The Great Golden Sacrifice of the Mahabharata Read online

Page 11


  To the south of Hastinapura, halfway between the highest mountains of the north and the southern tip of the country, was the kingdom of Magadha ruled by Kamsa’s bestial father-in-law, Jarasandha. He had earned Krishna’s enmity by continuing Kamsa’s policy of persecution. He had, Balarama now confirmed, no less than 80 captive monarchs in a dungeon. When he had gathered a total of a hundred kings in his dungeon, he charmingly proposed to offer them in sacrifice to his chosen deity, Shankara Shiva. I had heard about this, but it was to my mind the sort of frightening stories nurses tell their charges to keep them good. Now, hearing Balarama speak of him and of Krishna’s intention to liberate the captives, the skin on my arms came up in gooseflesh as it does in battle. My forehead glowed with the fierce heat of my head gem.

  It was the monarchs of the land who set the tone and maintained or destroyed righteousness. Listening to Krishna’s plans for uniting the land under the rule of Dharma, I found that I had hardly thought beyond the problems of slights offered to a proud Brahmin.

  Until now my idea of a righteous ruler had been based on Greatfather Bheeshma, Uncle Vidura, and Yudhishthira. We knew they would uphold Dharma, be just to suppliants, compassionate to women and the poor within their own domains, but this talk of what must be done for Bharatavarsha as though it were a single body was new to us all.

  I liked Balarama for stretching my world for me, or perhaps it would be truer to say that I respected him. I cannot say I loved him. There was a resigned quality in some of his more dire prophecies that left me glum.

  We had all heard of Dwaraka, Krishna’s coastal capital to the southwest of Hastinapura. Everybody knew that when Krishna had saved the whole Yadava race from Jarasandha’s plan to exterminate them, he had led them over plains and through forests to the sea and had built an incomparable city there. Travellers stopping on their way to the northern pilgrimage spots still had in their eyes something of the dazzle of the white walls, golden domes, and leaping fountains of Dwaraka, which they compared to Amaravati, the heavenly city. Some of the houses themselves were of gold, others of marble, and the walls were encrusted with gems. The gold filigree of the windows glinted with rubies and emeralds. Krishna had had the city planted with every conceivable tree and had collected rare birds which sang from the eaves of the houses.
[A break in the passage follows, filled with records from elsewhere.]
**config.mk**
```make
export PLATFORM = sky130hd
export DESIGN_NAME = sic_cascade
export DESIGN_NICKNAME = d
export VERILOG_FILES = /design/src/rtl/sic_pkg.sv /design/src/rtl/sic_regs.sv /design/src/rtl/sic_route.sv /design/src/rtl/sic_cascade.sv
export SDC_FILE = /design/constraint.sdc
export NUM_CORES = 1
export LEC_CHECK = 0
export BUFFER_PORTS_ARGS = -buffer_cell sky130_fd_sc_hd__buf_2
export CORE_MARGIN = 2
export CORE_UTILIZATION = 47
export DETAILED_ROUTE_END_ITERATION = 12
export GPL_ROUTABILITY_DRIVEN = 0
export HOLD_SLACK_MARGIN = 0.08
export PLACE_DENSITY = 0.76
export SYNTH_ARGS = -nofsm -noshare
export SYNTH_HDL_FRONTEND = slang
export SYNTH_HIERARCHICAL = 1
export SYNTH_SLANG_ARGS = --single-unit
```
**constraint.sdc**
```tcl
create_clock -name clk -period 1.1 [get_ports clk]
set_input_delay 0.11 -clock clk [delete_from_list [all_inputs] [get_ports clk]]
set_output_delay 0.11 -clock clk [all_outputs]
set_load 0.01 [all_outputs]
```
  Was it true, we asked Balarama, that it was the richest city in the world, that there were no poor people, that it had an elegance and a quality which soothed you from a distance of several yojanas even as you approached it?
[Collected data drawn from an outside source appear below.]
$ cat src/rtl/addr_range_bkpt.sv
module addr_range_bkpt #(
  parameter int AW = 16,
  parameter int CW = 24
) (
  input  logic          clk,
  input  logic          rst_n,
  input  logic          acc_valid,
  input  logic [AW-1:0] acc_addr,
  input  logic          acc_rd,
  input  logic          acc_wr,
  input  logic          reg_we,
  input  logic [2:0]    reg_sel,
  input  logic [CW-1:0] reg_wdata,
  output logic [CW-1:0] reg_rdata,
  output logic          debug_req
);
  localparam logic [2:0] SEL_HI = 3'd0, SEL_LO = 3'd1, SEL_EV = 3'd2,
                         SEL_CNT = 3'd3, SEL_CLR = 3'd4, SEL_STAT = 3'd5;

  logic [AW-1:0] hi_q, lo_q, addr_q;
  logic [3:0]    evsel_q;
  logic [CW-1:0] cnt_q;
  logic          vld_q, rd_q, wr_q, armed_q, sticky_q;
  logic          range_ok, type_ok;

  wire le_hi  = addr_q <= hi_q;
  wire ge_lo  = addr_q >= lo_q;
  wire cnt_wr = reg_we && (reg_sel == SEL_CNT || reg_sel == SEL_CLR);
  wire st_clr = reg_we && reg_sel == SEL_STAT && reg_wdata[0];

  always_comb begin
    case (evsel_q[3:2])
      2'b00:   range_ok = le_hi && ge_lo;
      2'b01:   range_ok = !(le_hi && ge_lo);
      2'b10:   range_ok = le_hi;
      default: range_ok = ge_lo;
    endcase
    case (evsel_q[1:0])
      2'b00:   type_ok = 1'b0;
      2'b01:   type_ok = rd_q;
      2'b10:   type_ok = wr_q;
      default: type_ok = rd_q || wr_q;
    endcase
  end

  wire event_ok = vld_q && type_ok && range_ok && armed_q && !cnt_wr;
  wire fire     = event_ok && (cnt_q == '0);

  always_ff @(posedge clk or negedge rst_n) begin
    if (!rst_n) begin
      addr_q <= '0;
      vld_q  <= 1'b0;
      rd_q   <= 1'b0;
      wr_q   <= 1'b0;
    end else begin
      vld_q <= acc_valid;
      rd_q  <= acc_valid && acc_rd;
      wr_q  <= acc_valid && acc_wr;
      if (acc_valid) addr_q <= acc_addr;
    end
  end

  always_ff @(posedge clk or negedge rst_n) begin
    if (!rst_n) begin
      hi_q    <= '0;
      lo_q    <= '0;
      evsel_q <= '0;
    end else if (reg_we) begin
      if (reg_sel == SEL_HI) hi_q    <= reg_wdata[AW-1:0];
      if (reg_sel == SEL_LO) lo_q    <= reg_wdata[AW-1:0];
      if (reg_sel == SEL_EV) evsel_q <= reg_wdata[3:0];
    end
  end

  always_ff @(posedge clk or negedge rst_n) begin
    if (!rst_n) begin
      cnt_q     <= '0;
      armed_q   <= 1'b1;
      debug_req <= 1'b0;
      sticky_q  <= 1'b0;
    end else begin
      debug_req <= fire;
      if (cnt_wr) begin
        cnt_q   <= (reg_sel == SEL_CNT) ? reg_wdata : '0;
        armed_q <= 1'b1;
      end else if (fire) begin
        armed_q <= 1'b0;
      end else if (event_ok) begin
        cnt_q <= cnt_q - 1'b1;
      end
      if (fire)        sticky_q <= 1'b1;
      else if (st_clr) sticky_q <= 1'b0;
    end
  end

  always_comb begin
    case (reg_sel)
      SEL_HI:           reg_rdata = CW'(hi_q);
      SEL_LO:           reg_rdata = CW'(lo_q);
      SEL_EV:           reg_rdata = CW'(evsel_q);
      SEL_CNT, SEL_CLR: reg_rdata = cnt_q;
      SEL_STAT:         reg_rdata = CW'(sticky_q);
      default:          reg_rdata = '0;
    endcase
  end
endmodule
  It was all true, he said, and its lakes and gardens and palaces and sabhas made Hastinapura look like a village. Satyaki explained that Balarama did not mean to be offensive and it needed explaining. Balarama, he said, believed in plain speaking, besides which he was never happy when away from Krishna. Whatever it was, it made Krishna’s brother a disconcerting companion. His mood would change from moment to moment. He often had us rolling about with laughter at the jokes he and Krishna had played on the milkmaids as boys, and then suddenly plunged us into a bloody battle fought shoulder to shoulder with Krishna. He explained that the Raivataka fort built on the hill made Dwaraka the best-defended city in the world. But once he had made us feel secure in this vision of something perfect and invulnerable and eternal from which the whole country could be defended if necessary, he would, a few cups of wine later, say that one day the sea would wash over the sacrificial posts and palaces of Dwaraka, for when Krishna was no longer on earth there would be none worthy to be its lord.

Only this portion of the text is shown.